**REQUIRED WORK:**
Wherever a line below holds the word "else", copy that line.

== == ==

===== src/rtl/exc_pkg.sv =====
// Shared exception-unit types: FSM state encoding, ExcCode values and the default handler vector.
package exc_pkg;

  typedef enum logic [2:0] {
    S_IDLE,
    S_FLUSH,
    S_VEC,
    S_HANDLER,
    S_RET
  } exc_state_e;

  // ExcCode space is 5 bits; further causes slot in beside these.
  localparam logic [4:0]  EXC_NONE        = 5'd0;
  localparam logic [4:0]  EXC_OV          = 5'd12;
  localparam logic [31:0] HANDLER_VEC_DEF = 32'h8000_0180;

endpackage


===== src/rtl/sat_counter.sv =====
// Saturating up-counter: sticks at all-ones instead of wrapping; synchronous clear.
module sat_counter #(
  parameter int CNT_W = 8
) (
  input  logic             clk_i,
  input  logic             clear_i,
  input  logic             inc_i,
  output logic [CNT_W-1:0] cnt_o
);

  logic [CNT_W-1:0] cnt_q, cnt_d;

  always_comb begin
    cnt_d = cnt_q;
    if (inc_i && (cnt_q != '1)) cnt_d = cnt_q + 1'b1;
  end

  always_ff @(posedge clk_i) begin
    if (clear_i) cnt_q <= '0;
    else         cnt_q <= cnt_d;
  end

  assign cnt_o = cnt_q;

endmodule


===== src/rtl/overflow_exception_unit.sv =====
// Precise trap on signed add/sub overflow: flush, capture EPC/Cause, vector to the handler,
// and return to EPC on ERET. All outputs come straight from registers.
module overflow_exception_unit
  import exc_pkg::*;
#(
  parameter int                ADDR_W      = 32,
  parameter logic [ADDR_W-1:0] HANDLER_VEC = ADDR_W'(HANDLER_VEC_DEF),
  parameter logic [4:0]        EXC_CODE_OV = EXC_OV,
  parameter int                CNT_W       = 8
) (
  input  logic              clk_i,
  input  logic              rst_n_i,
  input  logic              ex_valid_i,
  input  logic              trap_en_i,
  input  logic              ovf_i,
  input  logic [ADDR_W-1:0] ex_pc_i,
  input  logic              eret_i,
  input  logic              pc_ack_i,
  output logic              flush_o,
  output logic              redirect_o,
  output logic [ADDR_W-1:0] redirect_pc_o,
  output logic [ADDR_W-1:0] epc_o,
  output logic [4:0]        cause_o,
  output logic              exl_o,
  output logic [CNT_W-1:0]  missed_cnt_o
);

  exc_state_e        state_q;
  logic              flush_q, redir_q, exl_q;
  logic [ADDR_W-1:0] redir_pc_q, epc_q;
  logic [4:0]        cause_q;
  logic              trig, missed;

  assign trig   = ex_valid_i & trap_en_i & ovf_i;
  // Anything but IDLE means a handler is live or a redirect is in flight.
  assign missed = trig & (state_q != S_IDLE);

  always_ff @(posedge clk_i) begin
    if (!rst_n_i) begin
      state_q    <= S_IDLE;
      flush_q    <= 1'b0;
      redir_q    <= 1'b0;
      redir_pc_q <= '0;
      epc_q      <= '0;
      cause_q    <= EXC_NONE;
      exl_q      <= 1'b0;
    end else begin
      flush_q <= 1'b0;
      unique case (state_q)
        S_IDLE: if (trig) begin
          state_q <= S_FLUSH;
          flush_q <= 1'b1;
          epc_q   <= ex_pc_i;
          cause_q <= EXC_CODE_OV;
          exl_q   <= 1'b1;
        end
        S_FLUSH: begin
          state_q    <= S_VEC;
          redir_q    <= 1'b1;
          redir_pc_q <= HANDLER_VEC;
        end
        S_VEC: if (pc_ack_i) begin
          state_q    <= S_HANDLER;
          redir_q    <= 1'b0;
          redir_pc_q <= '0;
        end
        S_HANDLER: if (eret_i) begin
          state_q <= S_RET;
          flush_q <= 1'b1;
          exl_q   <= 1'b0;
        end
        S_RET: begin
          // First RET cycle is the flush cycle; the redirect to EPC follows it.
          if (!redir_q) begin
            redir_q    <= 1'b1;
            redir_pc_q <= epc_q;
          end else if (pc_ack_i) begin
            state_q    <= S_IDLE;
            redir_q    <= 1'b0;
            redir_pc_q <= '0;
          end
        end
        default: state_q <= S_IDLE;
      endcase
    end
  end

  sat_counter #(.CNT_W(CNT_W)) u_missed (
    .clk_i   (clk_i),
    .clear_i (!rst_n_i),
    .inc_i   (missed),
    .cnt_o   (missed_cnt_o)
  );

  assign flush_o       = flush_q;
  assign redirect_o    = redir_q;
  assign redirect_pc_o = redir_pc_q;
  assign epc_o         = epc_q;
  assign cause_o       = cause_q;
  assign exl_o         = exl_q;

endmodule


===== config.mk =====
export PLATFORM = sky130hd
export DESIGN_NAME = overflow_exception_unit
export DESIGN_NICKNAME = d
export VERILOG_FILES = /design/src/rtl/exc_pkg.sv /design/src/rtl/sat_counter.sv /design/src/rtl/overflow_exception_unit.sv
export SDC_FILE = /design/constraint.sdc
export NUM_CORES = 1
export LEC_CHECK = 0
export CAP_MARGIN = 20
export CORE_MARGIN = 2
export CORE_UTILIZATION = 28
export DETAILED_ROUTE_END_ITERATION = 16
export DONT_BUFFER_PORTS = 1
export HOLD_SLACK_MARGIN = 0.1
export RECOVER_POWER = 50
export SETUP_SLACK_MARGIN = 0.2
export SLEW_MARGIN = 5
export SYNTH_ARGS = -nofsm -noshare
export SYNTH_HDL_FRONTEND = slang
export SYNTH_SLANG_ARGS = --single-unit
export TNS_END_PERCENT = 30

===== constraint.sdc =====
create_clock -name clk_i -period 1.7 [get_ports clk_i]
set_input_delay 0.34 -clock clk_i [delete_from_list [all_inputs] [get_ports clk_i]]
set_output_delay 0.34 -clock clk_i [all_outputs]
set_load 0.02 [all_outputs]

== == ==

**RESPONSE:**
    else         cnt_q <= cnt_d;
    end else begin
          end else if (pc_ack_i) begin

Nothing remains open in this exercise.